Take, for instance, a thief. Let’s say he breaks into someone’s home and steals $50,000. He takes the money and gives it to a buddy whose business is about to fail. The cash enables his buddy to pay off the money he owes the bank and to expand his business. The business survives and prospers.
Now, undoubtedly, the advocates of thievery will say the same thing that Ignatius says about interventionism: “See, thievery really does work! It’s time for the anti-thievery crowd to silence their criticisms of thievery. Thievery has not only saved that man’s business, it also produced jobs for the community. Hail thievery!”
But you see the problem? There are at least two major ones.
One, the money didn’t belong to the recipient of the loot. It belonged to the person from whom it was stolen. From a moral standpoint, any good that was done with the money — whether it’s to help the poor, provide retirement for seniors, enable someone to have a needed operation, or to save a business — is irrelevant. The fact is: It’s morally wrong to take what doesn’t belong to you in order to give it to someone else, even if you do good with it.
My hunch is that Ignatius might recognize the moral wrongfulness of stealing even when the thief is able to document with 100 percent certainty that he put the loot to a beneficial use.
The problem arises when government enters the picture. Here is the moral blind spot that afflicts people like Ignatius. Interventionists somehow conclude that when government agents forcibly take money from Peter through taxation in order to give it to Paul, somehow the entire process has been converted into a moral deed in which all the actors — bureaucrats, politicians, taxpayers, voters, and citizens — are converted into good, caring, compassionate individuals.
The other blind spot that people like Ignatius have is respect to the unseen consequences of interventionism — that is, all the things that did not happen because the owner of the money wasn’t permitted to use the money himself.
In other words, whenever a government grant is doled out, interventionists will proudly proclaim, “Look, look — a new center for your community.” Or, “Look, look — the banks and auto companies have been saved! See how much good we have done!”

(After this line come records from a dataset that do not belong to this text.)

Background: an optimization exercise with open tools, aiming at small area, a short achievable clock period and few clock cycles per item. Do not read the settings as production practice. The RTL was checked by simulation tests, not by an equivalence proof against the original design.

==> flow/design.v <==
module RSA_decrypt #(parameter WIDTH = 8)(
    input                clk,
    input                rst_n,
    input                start,
    input  [2*WIDTH-1:0] c,
    input  [2*WIDTH-1:0] d,
    input  [2*WIDTH-1:0] n,
    output [2*WIDTH-1:0] m_decrypted,
    output reg           finish
);
localparam IDLE = 2'd0;
localparam CHK  = 2'd1;
localparam SQ   = 2'd2;
localparam MUL  = 2'd3;
reg  [1:0]  state;
reg  [15:0] r;       
reg  [15:0] a;       
reg  [15:0] nr;      
reg  [15:0] dr;      
reg  [15:0] acc;     
reg  [3:0]  j;       
reg  [3:0]  e;       
reg         full;    
assign m_decrypted = r;
reg [3:0] nl, dl;
integer i;
always @(*) begin
    nl = 4'd0;
    dl = 4'd0;
    for (i = 0; i < 16; i = i + 1) begin
        if (nr[i]) nl = i;
        if (dr[i]) dl = i;
    end
end
wire        x   = (state == CHK) | ((state == SQ) ? r[j] : a[j]);
wire [17:0] s   = {1'b0, acc, 1'b0} + (x ? {2'b00, r} : 18'd0);
wire [18:0] d1  = {1'b0, s} - {3'b000, nr};
wire [18:0] d2  = {1'b0, s} - {2'b00, nr, 1'b0};
wire [15:0] nxt = !d2[18] ? d2[15:0] : !d1[18] ? d1[15:0] : s[15:0];
wire        last  = (j == 4'd0);
wire [3:0]  jmul  = full ? 4'd15 : nl;
always @(posedge clk or negedge rst_n) begin
    if (!rst_n) begin
        state  <= IDLE;
        finish <= 1'b0;
    end else begin
        finish <= 1'b0;
        case (state)
        IDLE: if (start) state <= CHK;
        CHK: begin
            if (!d1[18]) state <= MUL;                   
            else if (dl == 4'd0) begin state <= IDLE; finish <= 1'b1; end
            else state <= SQ;
        end
        SQ: if (last) begin
            if (dr[e]) state <= MUL;
            else if (e == 4'd0) begin state <= IDLE; finish <= 1'b1; end
        end
        MUL: if (last) begin
            if (e == 4'd0) begin state <= IDLE; finish <= 1'b1; end
            else state <= SQ;
        end
        endcase
    end
end
always @(posedge clk) begin
    case (state)
    IDLE: if (start) begin
        r    <= c;
        a    <= c;
        nr   <= n;
        dr   <= d;
        acc  <= 16'd0;
    end
    CHK: begin
        full <= !d1[18];
        if (!d1[18]) begin
            r <= 16'd1;
            e <= dl;
            j <= 4'd15;
        end else begin
            e <= dl - 4'd1;
            j <= nl;
        end
    end
    SQ: if (last) begin
        r   <= nxt;
        acc <= 16'd0;
        if (dr[e]) j <= jmul;
        else begin
            e <= e - 4'd1;
            j <= nl;
        end
    end else begin
        acc <= nxt;
        j   <= j - 4'd1;
    end
    MUL: if (last) begin
        r   <= nxt;
        acc <= 16'd0;
        e   <= e - 4'd1;
        j   <= nl;
    end else begin
        acc <= nxt;
        j   <= j - 4'd1;
    end
    endcase
end
endmodule
==> flow/run.sh <==
#!/bin/bash
# synth_recipe.tcl (not shown) runs the flow's synth.tcl, then flattens the netlist and writes it again
# the make line also repeats each setting of config.mk as NAME=value (left out here)
make -C /OpenROAD-flow-scripts/flow DESIGN_CONFIG=/design/flow/config.mk WORK_HOME=/design/flow/orfs CLKGATE_MAP_FILE= SYNTH_SCRIPT=/design/flow/synth_recipe.tcl finish
==> flow/config.mk <==
export PLATFORM = sky130hd
export DESIGN_NAME = RSA_decrypt
export DESIGN_NICKNAME = RSA_decrypt
export VERILOG_FILES = /design/flow/design.v
export SDC_FILE = /design/flow/constraint.sdc
export NUM_CORES = 4
export LEC_CHECK = 0
export CAP_MARGIN = 20
export CORE_MARGIN = 2
export CORE_UTILIZATION = 40
export SLEW_MARGIN = 20
==> flow/constraint.sdc <==
create_clock -name core_clock -period 5.5 [get_ports {clk}]
set_input_delay 1.1000 -clock core_clock [delete_from_list [all_inputs] [get_ports {clk}]]
set_output_delay 1.1000 -clock core_clock [all_outputs]
set_load 0.01 [all_outputs]
==> key figures <==
Final layout
  • Fin util: 61.1%
  • Synth-to-layout area growth: 50.5%
  • Inserted Diodes: 0
  • Share of cells above drive strength 1: 35.5%
  • Filler cells: 1340
  • Footprint of the multi-input gates: 4490 um^2
  • Register area: 2750 um^2
  • Fin cells: 1082
  • Nets: 966

Global route
  • Vias in the first global route: 5918
  • Largest net degree at the start of global routing: 33
  • Initial antenna violation count: 0
  • All-Layer GR Usage: 22.1%
  • GRT overflow: 0
  • Global-route wire length before repair: 30600 um

Clocking
  • Max Root-Sink Buffers: 2
  • TritonCTS clock tree: built
  • CTS Sinks: 92
  • H-tree lvl count: 3
  • Clock root buffer master: clkbuf_16
  • Reg clk slew, reported paths: 0.06 ns
  • Hold buffers post-CTS: 0
  • TritonCTS buffer count: 9
  • Clock Latency Late Sink: 0.36 ns

STA
  • Slack of the critical path: -0.491 ns
  • Max Clk Rate: 0.167 GHz
  • Pins over their slew limit: 0
  • Tmin final: 5.99 ns
  • Clock skew: 0.0107 ns
  • Final setup fails: 60
  • Worst-Margin Slew: 1.17 ns
  • Final Cycle Share: 109%
  • RSZ-0062 raised after global routing: yes
  • Fin. Hold Viols: 0
  • Slew HR: 21.5%

Setup path
  • CP Class: reg2reg
  • Buf/Inv on CP: 9
  • CP endpoint kind: flip-flop
  • RR Endpoint: r[11]
  • Worst EP arrival: 6.06 ns
  • R2R Path Start: state[0]
  • CP top delay family: compound AO/OA/AOI/OAI gates
  • Max FO, Critical Path: 16
  • Startpoint class of the critical path: flip-flop
  • CP max stage delay: 0.53 ns
  • CP required: 5.57 ns
  • Worst Reg-to-Reg Cells: 29
  • Flop-to-flop setup slack: -0.49 ns
  • CP max stage cell: mux4_2

Floorplanning
  • Core region area: 16500 um^2
  • Num ports: 68
  • Die width: 133 um
  • Die Area: 17800 um^2
  • Row cnt: 47
  • Die height: 133 um
  • Initial Util: 40.6%

Logic synthesis
  • Post-synth top area cell: edfxtp_1
  • Top cells by count, synth: edfxtp_1 (89), ha_1 (55), a21oi_1 (51)
  • Most common cell in the netlist: edfxtp_1
  • Sequential fraction of the synthesis area: 41.1%
  • Cells after Synth: 633
  • Syn Area/Cell: 10.6 um^2
  • Synthesized area: 6690 um^2
  • Synth area leaders: edfxtp_1 (40%), ha_1 (10%), mux4_2 (4.0%), a21oi_1 (3.8%), xnor2_1 (3.4%)
  • Yosys cell types: 69
  • Yosys top cell area share: 40.0%
  • Syn_nets: 742
  • Post-synth EDFFs: 89
  • FF+latch count, synth: 92
  • Synth async-reset ratio: 3.26%
  • Main synth FF type: edfxtp_1
  • Synth warn: 1

Outcome
  • Blocking Checks: setup timing
  • Status: finished with violations

Place
  • Placed insts: 1042
  • Post-DP HPWL: 14700 um
  • Port-buffer cells: 67
  • GPL Wtd Cong: 0.883

Route
  • Drt wl/cell: 18.4 um
  • Drt total wl: 19900 um
  • Vias per cell: 5.45
  • First-pass DRT Iterations: 5
  • Final ANT Viol Nets: 0
  • Total number of vias: 5901
  • Iter 0 DRT Violations: 375
  • DR DRC count: 0

Min path
  • Hold Crit Class: reg2reg
  • Hold path startpoint: state[0]
  • WHS Endpoint: state[0]
  • WHS Path Cells: 3

Flow run
  • Max Cap Viol: 0
per-stage QoR:
| step | area, um^2 | hold slack [ns] | TNS, ns | setup slack (ns) |
|---|---|---|---|---|
| 2_1_floorplan | 6780 | 0.519 | -12.55 | -0.395 |
| 3_3_place_gp | 8680 | 0.588 | -30.87 | -0.820 |
| 3_5_place_dp | 8680 | 0.598 | -38.24 | -0.958 |
| 4_1_cts | 9660 | 0.642 | -22.35 | -0.501 |
| 5_1_grt | 10100 | 0.690 | -38.66 | -0.741 |
| 6_report | 10100 | 0.644 | -25.37 | -0.491 |
worst register-to-register path, delay by kind of cell, from the launching register on:
family                   cells  cell delay (ns)
AND/OR/NAND/NOR              5             1.00
XOR/XNOR                     1             0.21
adder cells (fa/ha/maj)      3             0.67
flip-flops                   1             0.39
buffers and inverters        9             1.22
AO/OA/AOI/OAI               10             1.68
multiplexers                 1             0.53
final cells by class:
| cell class | instances | area share (%) |
|---|---|---|
| clock inverter | 4 | 0.733 |
| inverter | 38 | 1.57 |
| clock buffer | 12 | 2.35 |
| timing repair buffer | 229 | 20.6 |
| multi-input combinational | 486 | 44.6 |
| sequential | 92 | 27.3 |
| timing repair inverter | 1 | 0.112 |
| tap | 220 | 2.73 |
worst max-delay path by stage:
stage	from	to	depth (start not counted)	slack, ns
after floorplan	state[0]	r[7]	27	-0.39
after global placement	state[0]	r[14]	25	-0.82
after detailed placement	state[0]	r[8]	24	-0.96
after CTS	state[0]	r[15]	28	-0.50
after global routing	state[0]	e[3]	28	-0.74
final	state[0]	r[11]	29	-0.49
cell usage in the layout, fill, tap and decap left out, drive strengths merged, types with 6 or more instances in the layout:
| cell type | count |
|---|---|
| buf | 162 |
| edfxtp | 89 |
| clkdlybuf4s50 | 67 |
| ha | 55 |
| a21oi | 52 |
| nor2 | 46 |
| inv | 39 |
| o21ai | 37 |
| nand2 | 36 |
| xnor2 | 27 |
| and2 | 26 |
| mux2i | 18 |
| xor2 | 16 |
| nor2b | 15 |
| nor3 | 15 |
| mux4 | 12 |
| clkbuf | 12 |
| a21o | 9 |
| nand3 | 9 |
| a211oi | 9 |
| o21a | 8 |
| o31ai | 8 |
| a22o | 7 |
| mux2 | 7 |
| a31oi | 7 |
| o21bai | 6 |
sequential cells by signal, summed over array words and instances (netlist names):
register and cells:
r 16, e 4, finish 1, state 2, j 4, nr 16, dr 16, acc 16
a 16, full 1
layer usage:
layer	track usage, %	share of wire (%)	vias to the layer above
met5	0	0	-
met4	8.27	2.8	0
met3	3.58	4.5	28
met2	35.5	47	153
met1	30.2	46	2896
li1	-	-	2824
timing repair:
action,in CTS,in global routing
pin swaps,44,41
resized for setup,100,66
endpoints found under the setup margin,60,60
setup buffers,16,8
cloned,4,0
cell families (layout without fill, tap and decap cells):
logic type | after synthesis | after routing | synth area share, %
DFF | 92 | 92 | 41.1
adders and majority gates | 58 | 58 | 11.2
and+or+nand+nor | 173 | 173 | 13.0
AOI/OAI and AO/OA | 175 | 175 | 17.6
muxes | 37 | 37 | 7.97
buffers and inverters | 55 | 284 | 3.42
xor gates and xnor gates | 43 | 43 | 5.74
Testbench counts, summed over its fixed seeds: cycles 4,065, ops 12.

## port drivers added, routing unchanged
Ports are ideal in the flow. The routed layout listed here was re-timed in OpenROAD.
Step 1 assumes that a clkbuf_16 drives the clock port and a buf_2 every other input.
Step 2 moves the port delays by t, midway between the first and last clock arrival at a register: inputs arrive t later, outputs are due t later. That takes back most of the time a late clock gives input paths.
Slacks: ideal / step 1 / step 2; pairs: ideal / step 1.
t (ns): 0.396
setup slack, ns: -0.491 / -0.491 / -0.491
worst setup path at the end: register to register
latest minus earliest clock arrival (ns): 0.012 / 0.011
slew at the worst register clock pin (ns): 0.07 / 0.07
The setup slack of this run moves by 0.000 ns with the drivers and by 0.000 ns with both steps.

But what about all the businesses that failed or never came into existence because the owner of the money wasn’t free to spend, donate, or invest it the way he wanted. Suppose, for example, he intended to invest the money in a friend’s struggling business. Or suppose he planned to donate it to a person who needed a medical operation. Or suppose he intended to use it to remodel his house.
What about all the people in those sectors? We don’t see them, and certainly people like Ignatius aren’t going to point to them. Yet, all of them have been harmed by not having received the money that was taken from the owner and instead given to the banks and the auto companies.
The principle is no different if the government borrows the money rather than tax people for it. By sucking money out of the private credit markets, it is unavailable for people in the private sector to use, thereby harming all the sectors on which those people would have invested or spent the money.
That’s why interventionists needs to read Bastiat and Hazlitt — first, in order to comprehend that it’s immoral to take what belongs to one person in order to give it to another person, whether the dirty deed is done by private thief or by government officials, and second, to comprehend the concept of unseen economic consequences of government interventionism.